Now that the DMA ``is in charge'', the DMA activates its -MEMR, -MEMW, -IOR, -IOW output signals(-IOR, -MEMW in this case to copy data from disk to memory), and the address outputs from the DMA are set to 0x3456, which will be used to direct the byte that is about to transferred by HDC to a specific memory location.

The DMA will then let the device that requested the DMA transfer know that the transfer is commencing. This is done by asserting the -DACK signal, or in the case of the controller, -DACK2 is asserted.

The floppy disk controller is now responsible for placing the byte to be transferred on the bus Data lines. The DMA will wait one DMA clock, and then de-assert the -MEMW and -IOR signals so that the memory will latch and store the byte that was on the bus, and the HDC will know that the byte has been transferred.

Since the DMA cycle only transfers a single byte at a time, the HDC now drops the DRQ2 signal, so the DMA knows that it is no longer needed. The DMA will de-assert the -DACK2 signal, so that the FDC knows it must stop placing data on the bus. The DMA will now check to see if any of the other DMA channels have any work to do. If none of the channels have their DRQ lines asserted, the DMA controller has completed its work and will now tri-state the -MEMR, -MEMW, -IOR, -IOW and address signals.

Finally, the DMA will de-assert the HRQ signal. The CPU sees this, and de-asserts the HOLDA signal. Now the CPU activates its -MEMR, -MEMW, -IOR, -IOW and address lines, and it resumes executing instructions and accessing main memory and the peripherals.

For a typical HDD, the above process may be repeated several times, once for each byte. Each time a byte is transferred, the address register in the DMA is incremented and the counter in the DMA that shows how many bytes are to be transferred is decremented.

When the counter reaches zero, the DMA asserts the EOP signal, which indicates that the counter has reached zero and no more data will be transferred until the DMA controller is reprogrammed by the CPU. This event is also called the Terminal Count (TC).
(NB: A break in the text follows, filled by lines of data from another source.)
### src/rtl/seg7_scan_ctrl.sv
// Scan sequencer for an 8-digit multiplexed 7-segment display: walks the enabled digits,
// blanks the start of every slot, and gates blinking digits off on alternate blink phases.
module seg7_scan_ctrl #(
  parameter int DIV       = 1000,
  parameter int BLANK     = 16,
  parameter int BLINK_DIV = 64
) (
  input  logic       clk,
  input  logic       rst,
  input  logic       en,
  input  logic [7:0] digit_mask,
  input  logic [7:0] blink_mask,
  output logic [2:0] sel,
  output logic [7:0] dig_en,
  output logic       seg_blank,
  output logic       frame_tick,
  output logic       blink_phase
);

  localparam int SLOT_W = (DIV > 1) ? $clog2(DIV) : 1;
  localparam int FRM_W  = $clog2(BLINK_DIV + 1);

  localparam logic [SLOT_W-1:0] BLANK_LAST = SLOT_W'(BLANK - 1);
  localparam logic [SLOT_W-1:0] SLOT_LAST  = SLOT_W'(DIV - 1);
  localparam logic [FRM_W-1:0]  FRM_WRAP   = FRM_W'(BLINK_DIV);

  typedef enum logic [1:0] {
    S_IDLE  = 2'd0,
    S_BLANK = 2'd1,
    S_ON    = 2'd2
  } state_t;

  state_t              state_q, state_d;
  logic [2:0]          sel_q, sel_d;
  logic [SLOT_W-1:0]   slot_cnt_q, slot_cnt_d;
  logic [FRM_W-1:0]    frm_cnt_q, frm_cnt_d;
  logic [FRM_W-1:0]    frm_inc;
  logic                blink_phase_q, blink_phase_d;
  logic                frame_tick_q, frame_tick_d;
  logic [7:0]          dig_en_q, dig_en_d;
  logic                seg_blank_q, seg_blank_d;

  logic [2:0]          first_sel;
  logic [2:0]          nxt_sel;
  logic                nxt_found;
  logic [2:0]          scan_idx;

  // Lowest enabled digit: where every frame (and every restart) begins.
  always_comb begin
    first_sel = 3'd0;
    for (int i = 7; i >= 0; i--) begin
      if (digit_mask[i]) first_sel = 3'(i);
    end
  end

  // Next enabled digit strictly above sel, wrapping; i=8 lands back on sel itself.
  always_comb begin
    nxt_sel   = sel_q;
    nxt_found = 1'b0;
    scan_idx  = 3'd0;
    for (int i = 1; i <= 8; i++) begin
      scan_idx = sel_q + 3'(i);
      if (!nxt_found && digit_mask[scan_idx]) begin
        nxt_sel   = scan_idx;
        nxt_found = 1'b1;
      end
    end
  end

  assign frm_inc = frm_cnt_q + FRM_W'(1);

  always_comb begin
    state_d       = state_q;
    sel_d         = sel_q;
    slot_cnt_d    = slot_cnt_q;
    frm_cnt_d     = frm_cnt_q;
    blink_phase_d = blink_phase_q;
    frame_tick_d  = 1'b0;

    if (!en) begin
      state_d    = S_IDLE;
      slot_cnt_d = '0;
      frm_cnt_d  = '0;
    end else begin
      case (state_q)
        S_IDLE: begin
          if (|digit_mask) begin
            state_d      = S_BLANK;
            sel_d        = first_sel;
            frame_tick_d = 1'b1;
            slot_cnt_d   = '0;
          end
        end
        S_BLANK: begin
          slot_cnt_d = slot_cnt_q + SLOT_W'(1);
          if (slot_cnt_q == BLANK_LAST) state_d = S_ON;
        end
        S_ON: begin
          if (slot_cnt_q == SLOT_LAST) begin
            slot_cnt_d = '0;
            if (digit_mask == 8'h00) begin
              state_d   = S_IDLE;
              frm_cnt_d = '0;
            end else begin
              state_d = S_BLANK;
              sel_d   = nxt_sel;
              // Wrapping to a digit at or below the current one starts a new frame.
              if (nxt_sel <= sel_q) begin
                frame_tick_d = 1'b1;
                if (frm_inc == FRM_WRAP) begin
                  frm_cnt_d     = '0;
                  blink_phase_d = ~blink_phase_q;
                end else begin
                  frm_cnt_d = frm_inc;
                end
              end
            end
          end else begin
            slot_cnt_d = slot_cnt_q + SLOT_W'(1);
          end
        end
        default: begin
          state_d    = S_IDLE;
          slot_cnt_d = '0;
          frm_cnt_d  = '0;
        end
      endcase
    end

    // Output registers are loaded from the next state so they line up with it.
    dig_en_d    = 8'h00;
    seg_blank_d = 1'b1;
    if (state_d == S_ON && !(blink_mask[sel_d] && blink_phase_d)) begin
      dig_en_d    = 8'h01 << sel_d;
      seg_blank_d = 1'b0;
    end
  end

  always_ff @(posedge clk or posedge rst) begin
    if (rst) begin
      state_q       <= S_IDLE;
      sel_q         <= 3'd0;
      slot_cnt_q    <= '0;
      frm_cnt_q     <= '0;
      blink_phase_q <= 1'b0;
      frame_tick_q  <= 1'b0;
      dig_en_q      <= 8'h00;
      seg_blank_q   <= 1'b1;
    end else begin
      state_q       <= state_d;
      sel_q         <= sel_d;
      slot_cnt_q    <= slot_cnt_d;
      frm_cnt_q     <= frm_cnt_d;
      blink_phase_q <= blink_phase_d;
      frame_tick_q  <= frame_tick_d;
      dig_en_q      <= dig_en_d;
      seg_blank_q   <= seg_blank_d;
    end
  end

  assign sel         = sel_q;
  assign dig_en      = dig_en_q;
  assign seg_blank   = seg_blank_q;
  assign frame_tick  = frame_tick_q;
  assign blink_phase = blink_phase_q;

endmodule

### config.mk
export PLATFORM = sky130hd
export DESIGN_NAME = seg7_scan_ctrl
export DESIGN_NICKNAME = d
export VERILOG_FILES = /design/src/rtl/seg7_scan_ctrl.sv
export SDC_FILE = /design/constraint.sdc
export NUM_CORES = 1
export LEC_CHECK = 0
export BUFFER_PORTS_ARGS = -buffer_cell sky130_fd_sc_hd__buf_2
export CORE_ASPECT_RATIO = 1.75
export CORE_MARGIN = 1.5
export CORE_UTILIZATION = 55
export CTS_CLUSTER_SIZE = 28
export DETAILED_ROUTE_END_ITERATION = 10
export PLACE_DENSITY = 0.73
export RECOVER_POWER = 25
export SKIP_LAST_GASP = 1
export SYNTH_ARGS = -nofsm -noshare
export SYNTH_HDL_FRONTEND = slang
export SYNTH_SLANG_ARGS = --single-unit
### constraint.sdc
create_clock -name clk -period 7.6 [get_ports clk]
set_input_delay 0 -clock clk [delete_from_list [all_inputs] [get_ports clk]]
set_output_delay 0 -clock clk [all_outputs]
set_load 0.02 [all_outputs]
==> results of run 1 <==
-- power breakdown --
part / internal, mW / total (mW) / switching (mW)
clock network: 0.107 / 0.173 / 0.0664
logic: 0.135 / 0.322 / 0.188
registers: 0.179 / 0.184 / 0.00453
-- cell type report --
cell class / count / share of cell area
inverter: 16 / 0.0179
multi-input combinational: 286 / 0.618
tap: 74 / 0.0275
clock buffer: 7 / 0.0257
sequential: 33 / 0.246
timing repair buffer: 36 / 0.0562
clock inverter: 1 / 0.00893
-- sequential cells by signal (all words and copies together), names as in the netlist --
| register | count |
|---|---|
| slot_cnt_q | 10 |
| dig_en | 8 |
| state_q | 2 |
| seg_blank | 1 |
| sel | 3 |
| frame_tick | 1 |
| frm_cnt_q | 7 |
| blink_phase | 1 |
-- metal layers --
metal  vias up  wire (µm)  part of all wire
li1       1379          -                 -
met1      1407       2790              0.35
met2        94       4470              0.57
met3        28        284             0.036
met4         0        371             0.047
met5         -          0                 0
-- kinds of logic (layout without fill, tap and decap cells) --
family / count (synthesis) / after routing / synth area share
flip-flops: 33 / 33 / 0.270
buffers and inverters: 38 / 60 / 0.0534
multiplexers: 31 / 31 / 0.149
AND/OR/NAND/NOR: 139 / 139 / 0.245
AO/OA/AOI/OAI: 99 / 99 / 0.221
adder cells (fa/ha/maj): 11 / 11 / 0.0449
XOR/XNOR: 6 / 6 / 0.0171
-- what timing repair did --
item / CTS / global route
setup buffers: 0 / 0
hold buffers: 1 / 0
endpoints found under the hold margin: 32 / 0
resized for setup: 0 / 0
-- cells in the final DEF (no fill, tap or decap), types with 11 or more instances in the layout --
| cell | synthesis | layout |
|---|---|---|
| sky130_fd_sc_hd__nand3_1 | 14 | 14 |
| sky130_fd_sc_hd__o21ai_0 | 35 | 35 |
| sky130_fd_sc_hd__inv_1 | 16 | 16 |
| sky130_fd_sc_hd__nand2_1 | 27 | 27 |
| sky130_fd_sc_hd__buf_2 | 5 | 32 |
| sky130_fd_sc_hd__ha_1 | 11 | 11 |
| sky130_fd_sc_hd__dfrtp_1 | 32 | 32 |
| sky130_fd_sc_hd__nor2_1 | 32 | 32 |
| sky130_fd_sc_hd__and3_1 | 12 | 12 |
| sky130_fd_sc_hd__mux2i_1 | 15 | 15 |
| sky130_fd_sc_hd__a21oi_1 | 13 | 13 |
-- stage by stage --
step / utilization / hold WS, ns
floorplan: - / 0.128
global placement: 0.611 / 0.111
detailed placement: 0.611 / 0.114
CTS: 0.635 / 0.106
global route: 0.634 / 0.139
finish: 0.634 / 0.113
-- worst max-delay path by stage --
stage / depth (start not counted) / slack [ns] / start / to
finish: 18 / 2.82 / sel[0]$_DFF_PP0_ / frm_cnt_q[0]$_DFFE_PP0P_
global route: 18 / 2.35 / sel[0]$_DFF_PP0_ / frm_cnt_q[2]$_DFFE_PP0P_
CTS: 17 / 2.82 / sel[0]$_DFF_PP0_ / frm_cnt_q[3]$_DFFE_PP0P_
detailed placement: 18 / 2.83 / sel[0]$_DFF_PP0_ / frm_cnt_q[0]$_DFFE_PP0P_
global placement: 18 / 2.92 / sel[0]$_DFF_PP0_ / frm_cnt_q[0]$_DFFE_PP0P_
floorplan: 20 / 3.02 / sel[1]$_DFF_PP0_ / frm_cnt_q[0]$_DFFE_PP0P_
-- worst reg2reg max path, delay by kind of cell, from the launching register on --
family	cells	cell delay, ns
compound gates	9	1.57
simple gates	4	0.77
flops	1	0.32
buf+inv	2	0.46
mux	1	0.59
fa+ha+maj	2	0.98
If a wants to generate an interrupt when the transfer of a buffer is complete, it can assert one of the interrupt signals to get the processors' attention. In the PC architecture, the DMA chip itself is not capable of generating an interrupt. The peripheral and its associated hardware is responsible for generating any interrupt that occurs.
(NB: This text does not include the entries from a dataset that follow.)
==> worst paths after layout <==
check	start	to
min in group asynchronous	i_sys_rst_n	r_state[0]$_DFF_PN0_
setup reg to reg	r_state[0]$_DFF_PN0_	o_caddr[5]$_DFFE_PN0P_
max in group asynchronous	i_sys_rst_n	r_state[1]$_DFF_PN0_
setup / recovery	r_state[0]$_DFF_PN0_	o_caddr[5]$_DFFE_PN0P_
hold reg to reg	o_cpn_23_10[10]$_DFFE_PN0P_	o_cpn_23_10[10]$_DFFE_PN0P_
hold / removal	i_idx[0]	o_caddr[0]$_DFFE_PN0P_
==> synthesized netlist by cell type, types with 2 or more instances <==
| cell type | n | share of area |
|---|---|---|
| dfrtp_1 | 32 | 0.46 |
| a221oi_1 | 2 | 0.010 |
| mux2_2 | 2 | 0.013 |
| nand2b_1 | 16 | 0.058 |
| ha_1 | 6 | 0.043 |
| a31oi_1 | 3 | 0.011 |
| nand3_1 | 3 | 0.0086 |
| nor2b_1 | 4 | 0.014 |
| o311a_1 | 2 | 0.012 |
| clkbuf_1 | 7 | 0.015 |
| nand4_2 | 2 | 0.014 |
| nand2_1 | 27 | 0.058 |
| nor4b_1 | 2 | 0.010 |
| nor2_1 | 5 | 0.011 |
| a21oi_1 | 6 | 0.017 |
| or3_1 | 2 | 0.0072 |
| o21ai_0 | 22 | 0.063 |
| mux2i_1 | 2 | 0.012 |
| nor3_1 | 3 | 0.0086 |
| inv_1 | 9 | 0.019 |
It is important to understand that although the CPU always releases the bus to the DMA when the DMA makes the request, this action is invisible to both applications and the operating systems, except for slight changes in the amount of time the processor takes to execute instructions when the DMA is active. Subsequently, the processor must poll the peripheral, poll the registers in the DMA chip, or receive an interrupt from the peripheral to know for certain when a DMA transfer has completed.